Comakers are persons who choose to sign with a borrower in order to provide additional protection when a lender extends a loan to an individual or business entity. A comaker may be necessary if the individual or company that is seeking to borrow funds does not have an adequate or acceptable credit rating that will secure the loan without assistance. Traditionally, a comaker is referred to as a cosigner.
When choosing to be a comaker, it is important to understand that the action carries a great deal of responsibility. In the event that the borrower is unable or unwilling to make payments on the loan or honor the terms of the promissory note, the lender has the legal right to demand payment from the comaker. Essentially, cosigners are assuming the same level of liability for the repayment of the loan that is assumed by the borrower. The difference is that the comaker will not be approached unless the borrower begins to miss payments for some reason.

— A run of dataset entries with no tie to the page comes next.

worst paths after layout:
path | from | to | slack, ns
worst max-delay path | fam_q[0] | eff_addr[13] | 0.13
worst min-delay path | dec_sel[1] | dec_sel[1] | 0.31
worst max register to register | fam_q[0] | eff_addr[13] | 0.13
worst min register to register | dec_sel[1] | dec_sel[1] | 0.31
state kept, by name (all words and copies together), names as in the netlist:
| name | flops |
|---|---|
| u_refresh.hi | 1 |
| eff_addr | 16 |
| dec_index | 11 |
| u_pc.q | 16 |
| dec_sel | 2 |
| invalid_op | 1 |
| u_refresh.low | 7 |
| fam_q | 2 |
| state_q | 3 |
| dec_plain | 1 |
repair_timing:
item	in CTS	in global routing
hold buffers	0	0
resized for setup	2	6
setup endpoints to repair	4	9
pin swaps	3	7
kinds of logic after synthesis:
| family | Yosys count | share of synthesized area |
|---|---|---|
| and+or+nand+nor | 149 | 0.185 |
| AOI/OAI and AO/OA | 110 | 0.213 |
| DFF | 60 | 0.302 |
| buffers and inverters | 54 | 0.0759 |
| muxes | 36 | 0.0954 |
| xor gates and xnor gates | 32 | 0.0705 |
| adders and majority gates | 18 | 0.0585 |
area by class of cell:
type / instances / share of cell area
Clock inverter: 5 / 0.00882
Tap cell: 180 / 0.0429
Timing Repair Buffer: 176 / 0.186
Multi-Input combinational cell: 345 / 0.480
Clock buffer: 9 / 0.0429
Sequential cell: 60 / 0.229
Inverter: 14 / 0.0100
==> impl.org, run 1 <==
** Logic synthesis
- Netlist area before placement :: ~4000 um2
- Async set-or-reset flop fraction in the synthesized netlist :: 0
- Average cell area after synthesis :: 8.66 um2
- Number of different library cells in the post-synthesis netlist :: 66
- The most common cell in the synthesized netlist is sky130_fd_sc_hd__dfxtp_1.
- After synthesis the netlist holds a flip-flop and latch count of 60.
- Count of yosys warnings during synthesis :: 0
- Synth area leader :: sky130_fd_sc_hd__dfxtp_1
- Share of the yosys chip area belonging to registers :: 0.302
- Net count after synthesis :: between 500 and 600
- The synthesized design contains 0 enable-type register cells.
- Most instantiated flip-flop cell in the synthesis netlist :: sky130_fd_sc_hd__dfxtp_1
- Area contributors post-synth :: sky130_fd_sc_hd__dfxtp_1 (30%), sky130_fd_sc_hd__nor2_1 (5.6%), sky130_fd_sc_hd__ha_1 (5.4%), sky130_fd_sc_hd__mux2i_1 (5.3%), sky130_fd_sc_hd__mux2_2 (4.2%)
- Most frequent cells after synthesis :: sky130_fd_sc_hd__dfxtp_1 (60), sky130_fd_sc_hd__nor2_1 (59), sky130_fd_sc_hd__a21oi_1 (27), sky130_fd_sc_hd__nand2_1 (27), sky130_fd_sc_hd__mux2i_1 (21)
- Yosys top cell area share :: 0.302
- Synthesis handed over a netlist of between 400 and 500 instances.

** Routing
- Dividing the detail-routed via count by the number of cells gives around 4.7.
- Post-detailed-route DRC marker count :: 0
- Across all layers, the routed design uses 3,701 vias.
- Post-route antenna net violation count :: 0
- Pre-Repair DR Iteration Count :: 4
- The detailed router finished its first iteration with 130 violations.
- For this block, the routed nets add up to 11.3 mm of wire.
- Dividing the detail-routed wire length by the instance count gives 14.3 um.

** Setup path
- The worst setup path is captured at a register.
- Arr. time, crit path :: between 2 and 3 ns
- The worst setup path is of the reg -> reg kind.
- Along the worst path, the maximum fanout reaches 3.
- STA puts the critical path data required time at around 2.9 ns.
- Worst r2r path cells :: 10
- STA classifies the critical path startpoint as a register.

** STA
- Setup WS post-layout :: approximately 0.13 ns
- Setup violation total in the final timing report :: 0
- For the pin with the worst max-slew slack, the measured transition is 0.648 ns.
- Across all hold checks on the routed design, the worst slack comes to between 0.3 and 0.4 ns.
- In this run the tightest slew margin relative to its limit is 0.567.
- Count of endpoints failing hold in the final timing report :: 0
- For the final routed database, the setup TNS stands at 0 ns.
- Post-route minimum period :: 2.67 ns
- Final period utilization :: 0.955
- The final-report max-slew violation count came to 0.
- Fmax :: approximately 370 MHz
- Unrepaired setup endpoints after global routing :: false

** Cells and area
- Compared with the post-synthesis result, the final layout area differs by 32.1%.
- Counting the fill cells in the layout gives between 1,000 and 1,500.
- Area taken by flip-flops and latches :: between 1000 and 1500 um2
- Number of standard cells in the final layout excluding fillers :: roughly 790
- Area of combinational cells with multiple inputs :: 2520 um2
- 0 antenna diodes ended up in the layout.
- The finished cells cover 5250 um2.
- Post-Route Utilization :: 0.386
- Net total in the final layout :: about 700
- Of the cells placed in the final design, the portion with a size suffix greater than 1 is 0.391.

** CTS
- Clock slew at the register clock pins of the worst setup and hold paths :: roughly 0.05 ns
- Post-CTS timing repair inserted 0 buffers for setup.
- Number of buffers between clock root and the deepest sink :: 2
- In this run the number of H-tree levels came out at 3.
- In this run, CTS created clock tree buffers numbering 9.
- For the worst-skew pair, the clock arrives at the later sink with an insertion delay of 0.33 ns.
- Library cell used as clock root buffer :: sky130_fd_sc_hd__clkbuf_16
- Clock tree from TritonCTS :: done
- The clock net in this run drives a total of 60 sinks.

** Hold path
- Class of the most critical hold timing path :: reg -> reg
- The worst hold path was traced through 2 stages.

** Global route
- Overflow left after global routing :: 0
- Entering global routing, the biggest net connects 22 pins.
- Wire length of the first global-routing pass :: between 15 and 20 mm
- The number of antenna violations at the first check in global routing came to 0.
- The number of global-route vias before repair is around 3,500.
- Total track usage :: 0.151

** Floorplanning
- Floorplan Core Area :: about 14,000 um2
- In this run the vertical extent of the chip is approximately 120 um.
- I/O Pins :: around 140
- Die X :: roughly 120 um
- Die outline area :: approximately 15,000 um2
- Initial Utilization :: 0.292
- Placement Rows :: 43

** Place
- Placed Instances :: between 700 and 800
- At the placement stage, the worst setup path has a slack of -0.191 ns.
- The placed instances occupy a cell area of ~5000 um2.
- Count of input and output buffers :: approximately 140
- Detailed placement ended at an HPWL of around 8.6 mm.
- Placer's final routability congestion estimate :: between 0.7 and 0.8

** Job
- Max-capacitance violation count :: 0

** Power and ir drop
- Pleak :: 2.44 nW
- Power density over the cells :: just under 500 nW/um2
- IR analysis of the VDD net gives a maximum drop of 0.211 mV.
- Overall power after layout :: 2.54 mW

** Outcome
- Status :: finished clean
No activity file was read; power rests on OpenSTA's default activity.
**config.mk**
```make
export PLATFORM = sky130hd
export DESIGN_NAME = mosi_line_ctrl
export DESIGN_NICKNAME = d
export VERILOG_FILES = /design/src/rtl/mosi_pkg.sv /design/src/rtl/mosi_snoop_rules.sv /design/src/rtl/mosi_cpu_rules.sv /design/src/rtl/mosi_line_ctrl.sv
export SDC_FILE = /design/constraint.sdc
export NUM_CORES = 1
export LEC_CHECK = 0
export BUFFER_PORTS_ARGS = -buffer_cell sky130_fd_sc_hd__buf_4
export CORE_AREA = 2 2 39 41
export DETAILED_ROUTE_END_ITERATION = 12
export DIE_AREA = 0 0 41 43
export GPL_TIMING_DRIVEN = 0
export SETUP_SLACK_MARGIN = 0.5
export SYNTH_ARGS = -nofsm -noshare
export SYNTH_HDL_FRONTEND = slang
export SYNTH_SLANG_ARGS = --single-unit
```
**constraint.sdc**
```tcl
create_clock -name clk -period 3.4 [get_ports clk]
set_input_delay 0.17 -clock clk [delete_from_list [all_inputs] [get_ports clk]]
set_output_delay 0.17 -clock clk [all_outputs]
set_load 0.02 [all_outputs]
```
**src/rtl/mosi_pkg.sv**
```systemverilog
package mosi_pkg;

    typedef enum logic [1:0] {
        LN_INV = 2'd0,
        LN_SHR = 2'd1,
        LN_OWN = 2'd2,
        LN_MOD = 2'd3
    } line_st_t;

    typedef enum logic [1:0] {
        OP_READ  = 2'd0,
        OP_WRITE = 2'd1,
        OP_EVICT = 2'd2,
        OP_RSVD  = 2'd3
    } cpu_op_t;

    typedef enum logic [1:0] {
        SN_NONE = 2'd0,
        SN_RD   = 2'd1,
        SN_RDX  = 2'd2,
        SN_INV  = 2'd3
    } snoop_t;

    typedef enum logic [2:0] {
        BC_NONE   = 3'd0,
        BC_RD     = 3'd1,
        BC_RDX    = 3'd2,
        BC_INV    = 3'd3,
        BC_SUPPLY = 3'd4,
        BC_WB     = 3'd5
    } bus_cmd_t;

    localparam int ST_W  = $bits(line_st_t);
    localparam int OP_W  = $bits(cpu_op_t);
    localparam int SN_W  = $bits(snoop_t);
    localparam int CMD_W = $bits(bus_cmd_t);

    typedef struct packed {
        line_st_t nxt;
        bus_cmd_t cmd;
    } xition_t;

endpackage

```
**src/rtl/mosi_snoop_rules.sv**
```systemverilog
module mosi_snoop_rules
    import mosi_pkg::*;
(
    input  line_st_t cur,
    input  snoop_t   sn,
    output xition_t  res
);
    always_comb begin
        res.nxt = cur;
        res.cmd = BC_NONE;
        unique case (cur)
            LN_INV: begin
                res.nxt = LN_INV;
            end
            LN_SHR: begin
                if (sn == SN_RDX || sn == SN_INV) begin
                    res.nxt = LN_INV;
                end
            end
            LN_MOD: begin
                unique case (sn)
                    SN_RD:   begin res.nxt = LN_OWN; res.cmd = BC_SUPPLY; end
                    SN_RDX:  begin res.nxt = LN_INV; res.cmd = BC_SUPPLY; end
                    SN_INV:  begin res.nxt = LN_INV; res.cmd = BC_WB;     end
                    default: begin res.nxt = LN_MOD; end
                endcase
            end
            LN_OWN: begin
                unique case (sn)
                    SN_RD:   begin res.nxt = LN_OWN; res.cmd = BC_SUPPLY; end
                    SN_RDX:  begin res.nxt = LN_INV; res.cmd = BC_SUPPLY; end
                    SN_INV:  begin res.nxt = LN_INV; res.cmd = BC_WB;     end
                    default: begin res.nxt = LN_OWN; end
                endcase
            end
            default: begin
                res.nxt = LN_INV;
            end
        endcase
    end
endmodule

```
**src/rtl/mosi_cpu_rules.sv**
```systemverilog
module mosi_cpu_rules
    import mosi_pkg::*;
(
    input  line_st_t cur,
    input  cpu_op_t  op,
    output xition_t  res
);
    always_comb begin
        res.nxt = cur;
        res.cmd = BC_NONE;
        unique case (cur)
            LN_INV: begin
                unique case (op)
                    OP_WRITE: begin res.nxt = LN_MOD; res.cmd = BC_RDX; end
                    OP_EVICT: begin res.nxt = LN_INV; end
                    default:  begin res.nxt = LN_SHR; res.cmd = BC_RD;  end
                endcase
            end
            LN_SHR: begin
                unique case (op)
                    OP_WRITE: begin res.nxt = LN_MOD; res.cmd = BC_INV; end
                    OP_EVICT: begin res.nxt = LN_INV; end
                    default:  begin res.nxt = LN_SHR; end
                endcase
            end
            LN_OWN: begin
                unique case (op)
                    OP_WRITE: begin res.nxt = LN_MOD; res.cmd = BC_INV; end
                    OP_EVICT: begin res.nxt = LN_INV; res.cmd = BC_WB;  end
                    default:  begin res.nxt = LN_OWN; end
                endcase
            end
            LN_MOD: begin
                unique case (op)
                    OP_EVICT: begin res.nxt = LN_INV; res.cmd = BC_WB; end
                    default:  begin res.nxt = LN_MOD; end
                endcase
            end
            default: begin
                res.nxt = LN_INV;
            end
        endcase
    end
endmodule

```
**src/rtl/mosi_line_ctrl.sv**
```systemverilog
module mosi_line_ctrl
    import mosi_pkg::*;
(
    input  logic             clk,
    input  logic             rst_n,
    input  logic             cpu_valid,
    input  logic [OP_W-1:0]  cpu_op,
    output logic             cpu_done,
    input  logic             snp_valid,
    input  logic [SN_W-1:0]  snp_cmd,
    input  logic             bus_grant,
    output logic             bus_req,
    output logic [CMD_W-1:0] bus_cmd,
    output logic [ST_W-1:0]  line_state
);
    line_st_t state_q, state_d;
    xition_t  sn_res, cpu_res;
    line_st_t view_st;
    logic     snoop_act, snoop_needs_bus, snoop_commit;
    bus_cmd_t cmd_d;

    assign snoop_act       = snp_valid && (snoop_t'(snp_cmd) != SN_NONE);
    assign snoop_needs_bus = snoop_act && (sn_res.cmd != BC_NONE);
    assign snoop_commit    = snoop_act && (!snoop_needs_bus || bus_grant);
    // processor request is judged against the post-snoop state
    assign view_st         = snoop_act ? sn_res.nxt : state_q;

    mosi_snoop_rules u_snoop (
        .cur (state_q),
        .sn  (snoop_t'(snp_cmd)),
        .res (sn_res)
    );

    mosi_cpu_rules u_cpu (
        .cur (view_st),
        .op  (cpu_op_t'(cpu_op)),
        .res (cpu_res)
    );

    // state register
    always_ff @(posedge clk) begin
        if (!rst_n) begin
            state_q <= LN_INV;
        end else begin
            state_q <= state_d;
        end
    end

    // outputs and next state
    always_comb begin
        bus_req  = 1'b0;
        cmd_d    = BC_NONE;
        cpu_done = 1'b0;
        state_d  = snoop_commit ? sn_res.nxt : state_q;
        if (snoop_needs_bus) begin
            bus_req = 1'b1;
            cmd_d   = sn_res.cmd;
            if (bus_grant && cpu_valid && cpu_res.cmd == BC_NONE) begin
                cpu_done = 1'b1;
            end
        end else if (cpu_valid) begin
            if (cpu_res.cmd != BC_NONE) begin
                bus_req  = 1'b1;
                cmd_d    = cpu_res.cmd;
                cpu_done = bus_grant;
            end else begin
                cpu_done = 1'b1;
            end
        end
        if (cpu_done) begin
            state_d = cpu_res.nxt;
        end
    end

    assign bus_cmd    = cmd_d;
    assign line_state = state_q;

endmodule

```
==> results of run 1 <==
## area by class of cell
| type | count | area, sq um | area share |
|---|---|---|---|
| flip-flops and latches | 2 | 40.04 | 0.07339 |
| well taps | 16 | 20.02 | 0.03670 |
| multi-input cells | 47 | 330.3 | 0.6055 |
| plain buffers | 1 | 5.005 | 0.009174 |
| inverters | 4 | 15.01 | 0.02752 |
| repair buffers | 15 | 112.6 | 0.2064 |
| clock buffers | 3 | 22.52 | 0.04128 |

Depending on the terms of the loan or note involved, the comaker may have the legal right to obtain information regarding the current status of the transaction. This means that comakers on promissory notes or loans can query the lender about whether payments are being made on time, or if any payments have occurred when processing a payment. When this is the case, the comaker is advised to exercise this right and periodically verify that payments are being in a timely manner.
There are many good reasons to be a comaker. Parents often choose to assist children to obtain a first home or an automobile by cosigning on a loan. In other instances, close friends may choose to become a comaker for loved ones who are recovering from a financial crisis. Last, a person or corporation may choose to be a comaker in order to allow an entrepreneur to obtain startup capital for a new business venture.